▶ ACTIVITY: Could you filter the records below down to the lines that include the word "metal"?

▶ Data records:
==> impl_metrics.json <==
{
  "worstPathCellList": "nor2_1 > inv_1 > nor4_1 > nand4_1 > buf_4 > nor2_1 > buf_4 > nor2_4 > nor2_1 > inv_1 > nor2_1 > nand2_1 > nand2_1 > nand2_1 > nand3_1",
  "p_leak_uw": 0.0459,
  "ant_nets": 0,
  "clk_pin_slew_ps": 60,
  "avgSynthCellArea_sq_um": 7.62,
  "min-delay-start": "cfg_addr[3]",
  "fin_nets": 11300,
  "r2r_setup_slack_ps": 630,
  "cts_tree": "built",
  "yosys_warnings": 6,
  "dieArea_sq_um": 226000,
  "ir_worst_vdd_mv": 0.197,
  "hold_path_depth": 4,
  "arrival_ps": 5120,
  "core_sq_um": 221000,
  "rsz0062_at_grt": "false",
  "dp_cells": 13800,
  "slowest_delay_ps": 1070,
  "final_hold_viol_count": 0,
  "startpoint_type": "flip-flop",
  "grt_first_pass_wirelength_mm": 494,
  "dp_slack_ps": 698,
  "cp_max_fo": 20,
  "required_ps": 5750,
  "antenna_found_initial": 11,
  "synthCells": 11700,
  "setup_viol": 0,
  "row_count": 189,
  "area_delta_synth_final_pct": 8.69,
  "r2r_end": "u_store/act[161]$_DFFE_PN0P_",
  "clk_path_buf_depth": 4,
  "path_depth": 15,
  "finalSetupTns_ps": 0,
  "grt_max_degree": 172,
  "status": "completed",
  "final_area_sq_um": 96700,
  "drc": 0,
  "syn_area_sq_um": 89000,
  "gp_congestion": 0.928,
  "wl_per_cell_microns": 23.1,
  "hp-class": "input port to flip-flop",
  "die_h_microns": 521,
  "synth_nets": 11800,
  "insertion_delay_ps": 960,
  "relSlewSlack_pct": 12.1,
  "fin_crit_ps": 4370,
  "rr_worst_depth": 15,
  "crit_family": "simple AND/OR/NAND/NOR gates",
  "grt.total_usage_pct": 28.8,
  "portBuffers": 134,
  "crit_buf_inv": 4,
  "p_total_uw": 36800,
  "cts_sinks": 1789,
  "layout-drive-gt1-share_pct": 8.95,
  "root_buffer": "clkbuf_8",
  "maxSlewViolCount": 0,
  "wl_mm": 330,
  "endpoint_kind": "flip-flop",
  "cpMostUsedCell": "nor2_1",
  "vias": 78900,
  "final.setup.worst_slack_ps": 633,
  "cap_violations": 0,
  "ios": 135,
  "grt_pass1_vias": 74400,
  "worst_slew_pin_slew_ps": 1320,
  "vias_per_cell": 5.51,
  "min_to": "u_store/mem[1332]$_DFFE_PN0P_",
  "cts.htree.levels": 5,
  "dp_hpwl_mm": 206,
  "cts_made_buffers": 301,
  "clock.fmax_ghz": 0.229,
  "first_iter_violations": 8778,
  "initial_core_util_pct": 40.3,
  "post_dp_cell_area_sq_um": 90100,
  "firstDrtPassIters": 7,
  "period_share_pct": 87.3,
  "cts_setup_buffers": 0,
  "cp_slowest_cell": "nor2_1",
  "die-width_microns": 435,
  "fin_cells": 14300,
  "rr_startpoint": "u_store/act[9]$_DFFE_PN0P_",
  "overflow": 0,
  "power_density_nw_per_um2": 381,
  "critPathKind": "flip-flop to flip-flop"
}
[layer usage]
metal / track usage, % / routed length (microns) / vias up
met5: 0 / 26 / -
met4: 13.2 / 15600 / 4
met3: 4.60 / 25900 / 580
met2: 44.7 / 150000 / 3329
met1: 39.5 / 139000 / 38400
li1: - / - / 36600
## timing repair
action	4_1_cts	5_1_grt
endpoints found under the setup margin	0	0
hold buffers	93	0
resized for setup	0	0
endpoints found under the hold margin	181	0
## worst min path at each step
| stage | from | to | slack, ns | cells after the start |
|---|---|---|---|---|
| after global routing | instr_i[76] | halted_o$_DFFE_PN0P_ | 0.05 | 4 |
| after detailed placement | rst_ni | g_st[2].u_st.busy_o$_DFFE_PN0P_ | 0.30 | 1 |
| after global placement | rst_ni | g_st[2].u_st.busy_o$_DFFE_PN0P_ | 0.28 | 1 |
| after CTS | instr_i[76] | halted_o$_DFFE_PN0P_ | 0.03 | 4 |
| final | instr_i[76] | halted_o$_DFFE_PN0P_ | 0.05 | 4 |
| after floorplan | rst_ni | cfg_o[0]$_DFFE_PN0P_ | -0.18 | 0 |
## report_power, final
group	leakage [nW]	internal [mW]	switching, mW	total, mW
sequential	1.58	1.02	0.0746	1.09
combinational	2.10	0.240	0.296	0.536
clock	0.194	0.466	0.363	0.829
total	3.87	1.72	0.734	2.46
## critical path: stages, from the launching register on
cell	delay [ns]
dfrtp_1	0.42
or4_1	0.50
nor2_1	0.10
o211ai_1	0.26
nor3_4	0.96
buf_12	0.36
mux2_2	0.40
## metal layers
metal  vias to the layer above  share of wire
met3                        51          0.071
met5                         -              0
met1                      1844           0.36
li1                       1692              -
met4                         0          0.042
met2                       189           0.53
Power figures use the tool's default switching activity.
$ cat src/rtl/lpm_countdown.sv
`timescale 1ns/1ps
module lpm_countdown #(
  parameter int CW = 4
) (
  input  logic          clk,
  input  logic          rst_n,
  input  logic          load,
  input  logic [CW-1:0] load_val,
  output logic          busy,
  output logic          done
);
  logic [CW-1:0] cnt;

  always_ff @(posedge clk or negedge rst_n) begin
    if (!rst_n)          cnt <= '0;
    else if (load)       cnt <= load_val;
    else if (cnt != '0)  cnt <= cnt - 1'b1;
  end

  assign busy = (cnt != '0);
  assign done = (cnt == CW'(1));


  countdown_arm_chk: assert property (@(posedge clk) disable iff (!rst_n)
    (load && load_val > CW'(1)) |=> (busy && !done));

endmodule
<file path="src/rtl/amul_pkg.sv">
package amul_pkg;

  typedef enum logic [2:0] {
    CELL_EXACT     = 3'd0,
    CELL_OR_TRUNC  = 3'd1,
    CELL_NO_CORNER = 3'd2,
    CELL_SPLIT_TOP = 3'd3,
    CELL_XOR_TRUNC = 3'd4
  } cell_kind_e;

  // Codes above 4 fall back to the exact cell
  function automatic cell_kind_e kind_of(logic [2:0] code);
    case (code)
      3'd1:    return CELL_OR_TRUNC;
      3'd2:    return CELL_NO_CORNER;
      3'd3:    return CELL_SPLIT_TOP;
      3'd4:    return CELL_XOR_TRUNC;
      default: return CELL_EXACT;
    endcase
  endfunction

endpackage

</file>
<file path="src/rtl/amul_cell.sv">
module amul_cell #(
  parameter logic [2:0] MODE = 3'd0
) (
  input  logic [1:0] a2,
  input  logic [1:0] b2,
  output logic [3:0] res
);
  import amul_pkg::*;
  localparam cell_kind_e KIND = kind_of(MODE);

  logic p01, p10, p11;
  assign p01 = a2[0] & b2[1];
  assign p10 = a2[1] & b2[0];
  assign p11 = a2[1] & b2[1];

  generate
    case (KIND)
      CELL_OR_TRUNC: begin : g_or_trunc
        assign res = {1'b0, p11, p10 | p01, a2[0] & b2[0]};
      end
      CELL_NO_CORNER: begin : g_no_corner
        logic t;
        assign t   = p10 & p01;
        assign res = {t, p11 ^ t, p10 ^ p01, t};
      end
      CELL_SPLIT_TOP: begin : g_split_top
        logic p00;
        assign p00 = a2[0] & b2[0];
        assign res = {p11 & p00, p11 & ~p00, p10 | p01, p00};
      end
      CELL_XOR_TRUNC: begin : g_xor_trunc
        assign res = {1'b0, p11, p10 ^ p01, a2[0] & b2[0]};
      end
      default: begin : g_exact
        logic c;
        assign c   = p10 & p01;
        assign res = {p11 & c, p11 ^ c, p10 ^ p01, a2[0] & b2[0]};
      end
    endcase
  endgenerate

endmodule

</file>
<file path="src/rtl/amul_sum.sv">
module amul_sum #(
  parameter int W   = 16,
  parameter int CNT = 16
) (
  input  logic [W-1:0] terms [CNT],
  output logic [W-1:0] total
);
  always_comb begin
    total = '0;
    for (int k = 0; k < CNT; k++) begin
      total = total + terms[k];
    end
  end
endmodule

</file>
<file path="src/rtl/amul_recursive.sv">
module amul_recursive #(
  parameter int N = 8,
  parameter logic [3*(N/2)*(N/2)-1:0] CELL_MODES = '0
) (
  input  logic [N-1:0]   opnd_a,
  input  logic [N-1:0]   opnd_b,
  output logic [2*N-1:0] product
);
  localparam int H     = N / 2;
  localparam int CELLS = H * H;
  localparam int W     = 2 * N;

  logic [3:0]   cell_res [CELLS];
  logic [W-1:0] placed   [CELLS];

  for (genvar i = 0; i < H; i++) begin : g_row
    for (genvar j = 0; j < H; j++) begin : g_col
      localparam int K = i * H + j;
      amul_cell #(.MODE(CELL_MODES[3*K +: 3])) u_cell (
        .a2  (opnd_a[2*i +: 2]),
        .b2  (opnd_b[2*j +: 2]),
        .res (cell_res[K])
      );
      assign placed[K] = W'(cell_res[K]) << (2 * (i + j));
    end
  end

  amul_sum #(.W(W), .CNT(CELLS)) u_sum (
    .terms (placed),
    .total (product)
  );

endmodule

</file>
<file path="config.mk">
export PLATFORM = sky130hd
export DESIGN_NAME = amul_recursive
export DESIGN_NICKNAME = d
export VERILOG_FILES = /design/src/rtl/amul_pkg.sv /design/src/rtl/amul_cell.sv /design/src/rtl/amul_sum.sv /design/src/rtl/amul_recursive.sv
export SDC_FILE = /design/constraint.sdc
export NUM_CORES = 1
export LEC_CHECK = 0
export BUFFER_PORTS_ARGS = -buffer_cell sky130_fd_sc_hd__buf_2
export CORE_ASPECT_RATIO = 0.9
export CORE_MARGIN = 8
export CORE_UTILIZATION = 55
export DETAILED_ROUTE_END_ITERATION = 7
export PLACE_DENSITY = 0.76
export SLEW_MARGIN = 20
export SYNTH_ARGS = -nofsm -noshare
export SYNTH_HDL_FRONTEND = slang
export SYNTH_SLANG_ARGS = --single-unit
export TNS_END_PERCENT = 30
</file>
<file path="constraint.sdc">
create_clock -name vclk -period 11.25
set_input_delay 1.6875 -clock vclk [all_inputs]
set_output_delay 1.6875 -clock vclk [all_outputs]
set_load 0.02 [all_outputs]
</file>
==> results of run 1 <==
[worst paths after layout]
| kind | slack (ns) | from | cells past startpoint | end |
|---|---|---|---|---|
| max | 2.88 | opnd_b[0] | 21 | product[12] |
| min | 3.79 | opnd_b[0] | 3 | product[0] |
[tightest hold or removal path: stages]
cell	delay (ns)
sky130_fd_sc_hd__buf_2	0.14
sky130_fd_sc_hd__and2_1	0.13
sky130_fd_sc_hd__buf_2	0.15
[synthesized netlist by cell type]
master	instances
sky130_fd_sc_hd__ha_1	64
sky130_fd_sc_hd__inv_1	60
sky130_fd_sc_hd__and2_1	58
sky130_fd_sc_hd__fa_1	37
sky130_fd_sc_hd__nand2_1	9
sky130_fd_sc_hd__xnor2_1	9
sky130_fd_sc_hd__a21oi_1	5
sky130_fd_sc_hd__nor2_1	4
sky130_fd_sc_hd__a21o_1	3
sky130_fd_sc_hd__and3_4	2
sky130_fd_sc_hd__nand3_1	2
sky130_fd_sc_hd__o21ai_0	2
sky130_fd_sc_hd__o21ai_1	2
sky130_fd_sc_hd__a2111oi_4	1
sky130_fd_sc_hd__a21boi_0	1
sky130_fd_sc_hd__a41o_1	1
sky130_fd_sc_hd__and3_1	1
sky130_fd_sc_hd__clkbuf_1	1
sky130_fd_sc_hd__mux2i_1	1
sky130_fd_sc_hd__nand4_1	1
sky130_fd_sc_hd__nor2b_1	1
sky130_fd_sc_hd__o2111ai_1	1
sky130_fd_sc_hd__or3_1	1
sky130_fd_sc_hd__xor2_1	1
[cell type report]
cell class	instances	area, µm²	area share (%)
multi-input cells	207	2230	82.8
inverters	60	225	8.36
repair buffers	32	160	5.95
well taps	62	77.6	2.88
[power groups by stage]
stage / logic (mW) / registers, mW / clock network, mW
after floorplan: 0.311 / 0 / 0
after global placement: 0.403 / 0 / 0
after detailed placement: 0.410 / 0 / 0
after CTS: 0.413 / 0 / 0
after global routing: 0.460 / 0 / 0
final: 0.403 / 0 / 0
[placed cells by master, fill, tap and decap left out, types with 2 or more instances in the layout]
cell / n
sky130_fd_sc_hd__a21o_1: 3
sky130_fd_sc_hd__o21ai_0: 2
sky130_fd_sc_hd__fa_1: 37
sky130_fd_sc_hd__a21oi_1: 5
sky130_fd_sc_hd__and3_4: 2
sky130_fd_sc_hd__o21ai_1: 2
sky130_fd_sc_hd__nand2_1: 9
sky130_fd_sc_hd__inv_1: 60
sky130_fd_sc_hd__nand3_1: 2
sky130_fd_sc_hd__nor2_1: 4
sky130_fd_sc_hd__xnor2_1: 9
sky130_fd_sc_hd__ha_1: 64
sky130_fd_sc_hd__buf_2: 32
sky130_fd_sc_hd__and2_1: 58
[cell families (layout without fill, tap and decap cells)]
kind of cell | Yosys count | after routing | share of synthesized area [%]
and+or+nand+nor | 79 | 79 | 19.1
AOI/OAI and AO/OA | 16 | 16 | 4.94
muxes | 1 | 1 | 0.407
buffers and inverters | 61 | 92 | 9.31
adders and majority gates | 101 | 101 | 62.7
xor gates and xnor gates | 10 | 10 | 3.56
[per-layer routing]
| layer | global-route usage (%) | vias to the layer above | part of all wire (%) |
|---|---|---|---|
| met5 | 0 | - | 0 |
| met4 | 0 | 0 | 0 |
| met3 | 0.617 | 0 | 2.8 |
| met2 | 26.6 | 22 | 51 |
| met1 | 18.8 | 857 | 46 |
| li1 | - | 905 | - |
[per-stage QoR]
| step | hold slack, ns | utilization (%) | cell area, µm² | setup slack (ns) |
|---|---|---|---|---|
| after floorplan | 3.56 | - | 2460 | 3.29 |
| after global placement | 3.79 | 61.6 | 2690 | 2.95 |
| after detailed placement | 3.80 | 61.6 | 2690 | 2.86 |
| after CTS | 3.80 | 61.6 | 2690 | 2.85 |
| after global routing | 3.82 | 61.6 | 2690 | 2.62 |
| final | 3.79 | 61.6 | 2690 | 2.88 |
==> results by stage, run 1 <==
Finish:
- The number of flip-flops and latches is 0.
- The final layout contains 418 nets.
- Across the whole layout, storage elements account for 0 µm².
- The number of clock buffers in the layout is 0.
- Relative to the synthesized area, the layout overhead comes to 9.52%.
- The final standard cell count with taps included and fillers excluded is 361.
- The total inserted antenna cells is 0.
- Of the cells placed in the final design, the portion with a size suffix greater than 1 is 11.7%.
- Fill cells in the final layout number about 420.

Yosys:
- The number of instances in the synthesized netlist is 268.
- After synthesis, the netlist uses 24 different library cells.
- The largest total area in the synthesized netlist belongs to sky130_fd_sc_hd__ha_1.
- Of the post-synthesis cell area, the dominant cell type holds 32.6%.
- During synthesis, Yosys emitted a total of 0 warnings.
- In the post-synthesis netlist, the biggest area contributors are sky130_fd_sc_hd__ha_1, sky130_fd_sc_hd__fa_1, sky130_fd_sc_hd__and2_1.
- Dividing the synthesized area by the synthesized cell count gives 9.17 µm².
- Of the synthesized area, sequential elements account for 0%.
- The post-synthesis net count is 385.
- The synthesized cell area is 0.00246 mm².

Timing:
- The final setup violation count is 0.
- The pin slew with the least headroom to its limit is 0.363 ns.
- The post-route minimum period is 8.37 ns.
- The maximum achievable frequency is 0.120 GHz.
- Setup repair after global routing left no endpoint under its margin.
- The share of the clock period used by the worst path is around three quarters.
- The worst slew slack as a fraction of its limit is between 70 and 80%.
- For the final routed database, the setup TNS stands at 0 ns.
- The final-report hold violation count came to 0.
- The number of max-slew violations in the final report is 0.

Floorplan:
- The die boundary height is 79.4 µm.
- The initial cell density of the core is 56.2%.
- The die covers between 0.006 and 0.007 mm².
- 32 I/O pins were placed.
- The area of the core is 0.00437 mm².
- In this run the core area contains 23 standard-cell rows.
- Measured along the x axis, the die boundary spans between 80 and 90 µm.

Clock network:
- The post-CTS setup-driven buffer insertion count is 0.
- The count of hold buffers inserted by post-cts repair is 0.
- The number of gates resized after CTS is 0.

Worst setup path:
- The critical path contains buffers and inverters numbering 4 combined.
- On the critical path the largest part of the delay comes from adder cells.
- The critical path data required time is 9.56 ns.
- The setup path with the least slack is of type in2out.
- The slowest cell on the critical path is sky130_fd_sc_hd__fa_1.
- Walking the worst path, the cells encountered are buf_2 -> and2_1 -> ha_1 -> ha_1 -> ha_1 -> fa_1 -> xnor2_1 -> fa_1 -> fa_1 -> fa_1 -> inv_1 -> ha_1 -> ha_1 -> inv_1 -> fa_1 -> nor2b_1 -> o21ai_0 -> a21boi_0 -> mux2i_1 -> o2111ai_1 -> buf_2.
- The nature of the critical path startpoint is a primary input.
- The sort of element at the end of the critical path is an output port.
- In this run the worst path has a maximum fanout of 8.
- At the worst endpoint, the arrival time is 6.68 ns.
- The delay contributed by the slowest stage of the critical path is 0.52 ns.

Hold path:
- The worst hold path class is in2out.

Pwr:
- The clock share of power is 0%.
- The peak supply drop is roughly 0.21 mV.
- The power per cell area is 150 mW/mm².
- The leakage power is 1.55 nW.
- The completed layout was analyzed and its total power is 0.403 mW.
- Sequential cells account for 0% of the total power.
- In this run switching power makes up 59.0% of total power.
- Combinational cells account for 100.0% of the total power.
- The internal cell power is roughly 0.17 mW.
- The switching power total is between 0.2 and 0.25 mW.

Place:
- Routability-driven placement finished with a final weighted congestion of a little over 0.8.
- The detailed-placement wirelength estimate is 4250 µm.
- Buffers placed on the I/O ports in this run total 32.
- The number of placed cells counting well taps is 361.

Routing:
- The final routed wire length divided by cell count is 12.9 µm.
- The via count of the routed design is 1784.
- After detailed routing, the number of vias per cell comes to 4.94.
- The first detailed-routing pass ran for 4 iterations.
- The number of DRC markers in iteration 0 is 49.
- The number of design rule violations left after detail routing is 0.
- The total detailed-routing wirelength is 4670 µm.
- The antenna violation net count after detailed routing is 0.

Global route:
- Global routing consumed, over all layers together, 14.3% of the routing resources.
- The remaining global-route overflow is 0.
- The pin count of the biggest net entering global routing is 10.
- The via count of the first global-routing pass came to 1866.
- The global-route wire length before repair is about 8200 µm.
- The number of antenna violations at the first check in global routing was 0.

Job:
- The max-capacitance violation count is 0.

Run status:
- The run finished with clean final reports.
Note: power is estimated with default switching activity, not from simulation.
==> run 2: changes to the inputs <==
- ABC_AREA: not set -> 1
- PLACE_DENSITY: 0.76 -> 0.79
- clock period: 11.25 -> 7.6 ns (I/O delays scaled with it)
==> run 2 against run 1 <==
Sequential share of layout area stayed put. Via count grew 19%. First-iteration DRC count grew 86%. Count of clock-buffer cells in the layout stayed put. Wire length rose by 11%. Largest power group unchanged. Highest routed layer unchanged.
==> results by stage, run 2 <==
Run status:
- The run finished with clean final reports.

Place:
- The placer's final routability congestion estimate is 0.850.
- The detailed-placement wirelength estimate is about 4600 µm.
- During placement, the flow inserted port buffers numbering 32.

Timing:
- The smallest clock period supported by the final layout is computed as 6.82 ns.
- The pin slew with the least headroom to its limit is just over 0.2 ns.
- The final-report hold violation count is 0.
- Setup total negative slack on the finished layout was measured at 0 ns.
- The number of max-slew violations in the final report is 0.
- The worst hold slack is about 2.7 ns.
- The final setup violation count is 0.
- The worst slew slack as a fraction of its limit is between 80% and 90%.
- Setup repair after global routing left no endpoint under its margin.
- The final critical path takes up 89.7% of the cycle.
- Static timing analysis puts the maximum clock frequency at 0.147 GHz.

Routing:
- The total detailed-routing wirelength is 5170 µm.
- The antenna violation net count after detailed routing is 0.
- After detailed routing, the number of remaining DRC violations is 0.
- The per-cell via count in the routed design is 4.65.
- In the final routed layout, each cell accounts on average for 11.3 µm.
- In this run, the number of DRC markers left after iteration 0 of detailed routing was 91.
- Detailed routing inserted a total of 2125 vias.
- Before antenna repair, the detailed router went through 4 iterations.

Pwr:
- The portion of total power attributed to sequential cells is 0%.
- The combinational fraction of design power is 100.0%.
- The clock share of power is 0%.
- The peak supply drop is 0.163 mV.
- In this run switching power makes up 62.5% of total power.
- For this design the ratio of total power to cell area is around 220 mW/mm².
- Power comes to 0.626 mW.
- The switching power total is 0.391 mW.
- The leakage power is 2.12 nW.
- The internal power of the cells totals 0.235 mW.

Worst setup path:
- The worst setup path is captured at an output port.
- The worst-path maximum fanout is 8.
- The arrival time reported for the critical path endpoint is 5.68 ns.
- The worst setup path category is in2out.
- The worst setup path is launched from a primary input.
- STA puts the critical path data required time at 6.46 ns.

Global route:
- In the global route stage, overall resource usage came out at roughly 15%.
- Entering global routing, the biggest net connects 9 pins.
- The via count of the first global-routing pass was 2230.
- The number of antenna violations at the first check in global routing is 0.
- The first global-routing pass estimated 9280 µm of wire.
- For this run the aggregate overflow at the end of global routing stands at 0.

Hold path:
- The worst hold path begins at opnd_a[0].
- Counting instances, the worst hold path has a depth of 4.
- The worst hold path belongs to the class in2out.
- The path with the worst hold slack has its endpoint at product[0].

Yosys:
- The number of distinct library cells after synthesis is 22.
- Sorting the synthesized cells by area gives the leading types as sky130_fd_sc_hd__ha_1, sky130_fd_sc_hd__fa_1, sky130_fd_sc_hd__inv_1.
- The top cell type by area accounts for 29.9% of the synthesized area.
- The post-synthesis net count is 493.
- The synthesized netlist occupies a cell area of 0.00268 mm².
- The number of instances in the synthesized netlist is between 300 and 400.
- The mean cell area of the mapped netlist is about 7.1 µm².
- The commonest cells after synthesis are sky130_fd_sc_hd__inv_1, sky130_fd_sc_hd__nand2_1, sky130_fd_sc_hd__ha_1.
- The dominant cell type by area after synthesis is sky130_fd_sc_hd__ha_1.
- Among all cell types in the netlist, the one instantiated most often is sky130_fd_sc_hd__inv_1.
- The yosys synthesis warning count is 0.
- The post-synthesis sequential area ratio is 0%.

Floorplan:
- The region available for standard cell placement spans 0.00477 mm².
- The initial cell density of the core is 56.1%.
- The die boundary height is around 82 µm.
- The die covers 0.00736 mm².
- The number of top-level pins is 32.
- In this run the core area contains 24 standard-cell rows.
- From left edge to right edge, the die measures 89.5 µm.

Finish:
- The proportion of layout cells with a drive suffix above 1 is 10.5%.
- The area taken by flip-flops and latches is 0 µm².
- The most common cell after layout, fill and taps aside is sky130_fd_sc_hd__inv_1.
- From synthesis to final layout, the design area changed by 6.68%.
- The final layout contains a sequential cell count of 0.
- The number of filler instances in the final layout is 447.
- The total inserted antenna cells is 0.
- The area of the multi-input gates is about 0.0021 mm².
- The library cells used most frequently in the layout, excluding fill and tap cells, are sky130_fd_sc_hd__inv_1, sky130_fd_sc_hd__nand2_1, sky130_fd_sc_hd__ha_1.
- After layout, the clock buffer instance count stands at 0.
- In the final design database the tool counted 511 nets.

Clock network:
- The number of gates resized after CTS is 0.
- The count of hold buffers inserted by post-cts repair is 0.
- The post-CTS setup-driven buffer insertion count is 0.

Job:
- The max-capacitance violation count is 0.
## run 2: per-stage QoR
stage          area [µm²]  std cells  utilization (%)  worst slack, ns
2_1_floorplan        2680        376                -            0.971
3_3_place_gp         2860        457             59.8            0.807
3_5_place_dp         2860        457             59.8            0.769
4_1_cts              2860        457             59.8            0.753
5_1_grt              2860        457             59.8            0.470
6_report             2860        457             59.8            0.780
## run 2: cells by family after synthesis
kind of cell / after synthesis / synth area share, %
AO/OA/AOI/OAI: 9 / 2.57
adder cells (fa/ha/maj): 101 / 57.6
XOR/XNOR: 6 / 1.96
buffers and inverters: 142 / 20.0
AND/OR/NAND/NOR: 118 / 17.9
## run 2: area by class of cell
| type | instances | share of cell area (%) |
|---|---|---|
| Timing Repair Buffer | 32 | 5.61 |
| Inverter | 126 | 16.6 |
| Multi-Input combinational cell | 234 | 75.0 |
| Tap cell | 65 | 2.85 |
## run 2: worst max path at each step
stage,startpoint,end,cells after the start
final,opnd_b[0],product[14],22
after global routing,opnd_b[0],product[12],22
after CTS,opnd_b[0],product[14],22
after detailed placement,opnd_b[0],product[14],22
after global placement,opnd_b[0],product[14],22
after floorplan,opnd_a[1],product[10],18
## run 2: critical path, stage by stage
cell	delay, ns
sky130_fd_sc_hd__buf_2	0.15
sky130_fd_sc_hd__nand2_1	0.08
sky130_fd_sc_hd__inv_1	0.04
sky130_fd_sc_hd__ha_1	0.19
sky130_fd_sc_hd__ha_1	0.28
sky130_fd_sc_hd__ha_1	0.22
sky130_fd_sc_hd__fa_1	0.40
sky130_fd_sc_hd__xnor2_1	0.17
sky130_fd_sc_hd__fa_1	0.45
sky130_fd_sc_hd__fa_1	0.42
sky130_fd_sc_hd__fa_1	0.51
sky130_fd_sc_hd__inv_1	0.04
sky130_fd_sc_hd__ha_1	0.27
sky130_fd_sc_hd__ha_1	0.19
sky130_fd_sc_hd__inv_1	0.08
sky130_fd_sc_hd__fa_1	0.42
sky130_fd_sc_hd__o21ai_2	0.23
sky130_fd_sc_hd__nand2_1	0.10
sky130_fd_sc_hd__nand2_1	0.07
sky130_fd_sc_hd__nand2_1	0.04
sky130_fd_sc_hd__nand2_1	0.04
sky130_fd_sc_hd__buf_2	0.15
## run 2: layer usage
layer | up-vias | GRT usage [%] | part of all wire [%]
met4 | 0 | 0 | 0
met3 | 0 | 0.396 | 3.4
li1 | 1105 | - | -
met5 | - | 0 | 0
met2 | 32 | 29.6 | 52
met1 | 988 | 19.5 | 45
## run 2: power groups by stage
stage / registers (mW) / clock network (mW) / logic, mW
after floorplan: 0 / 0 / 0.489
after global placement: 0 / 0 / 0.627
after detailed placement: 0 / 0 / 0.634
after CTS: 0 / 0 / 0.641
after global routing: 0 / 0 / 0.710
final: 0 / 0 / 0.626
==> run 3: changes to the inputs <==
==> constraint.sdc (replaced) <==
create_clock -name vclk -period 7.6
set_input_delay 1.14 -clock vclk [all_inputs]
set_output_delay 1.14 -clock vclk [all_outputs]
set_load 0.1 [all_outputs]
==> run 3 against run 2 <==
Utilization rose by 0.16 points. Via count is 1.6% higher. Die area is the same. Global-route usage increased by 0.18 points. Fmax shrank 4.4%. Sequential share of layout area unchanged. Count of clock-buffer cells in the layout did not move. Worst hold slack improved by 0.14 ns. Cell count unchanged. First-iteration DRC count rose by 120%. Critical path depth did not move. Cell area grew 0.26%.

▶ RESULT:
metal / track usage, % / routed length (microns) / vias up
## metal layers
metal  vias to the layer above  share of wire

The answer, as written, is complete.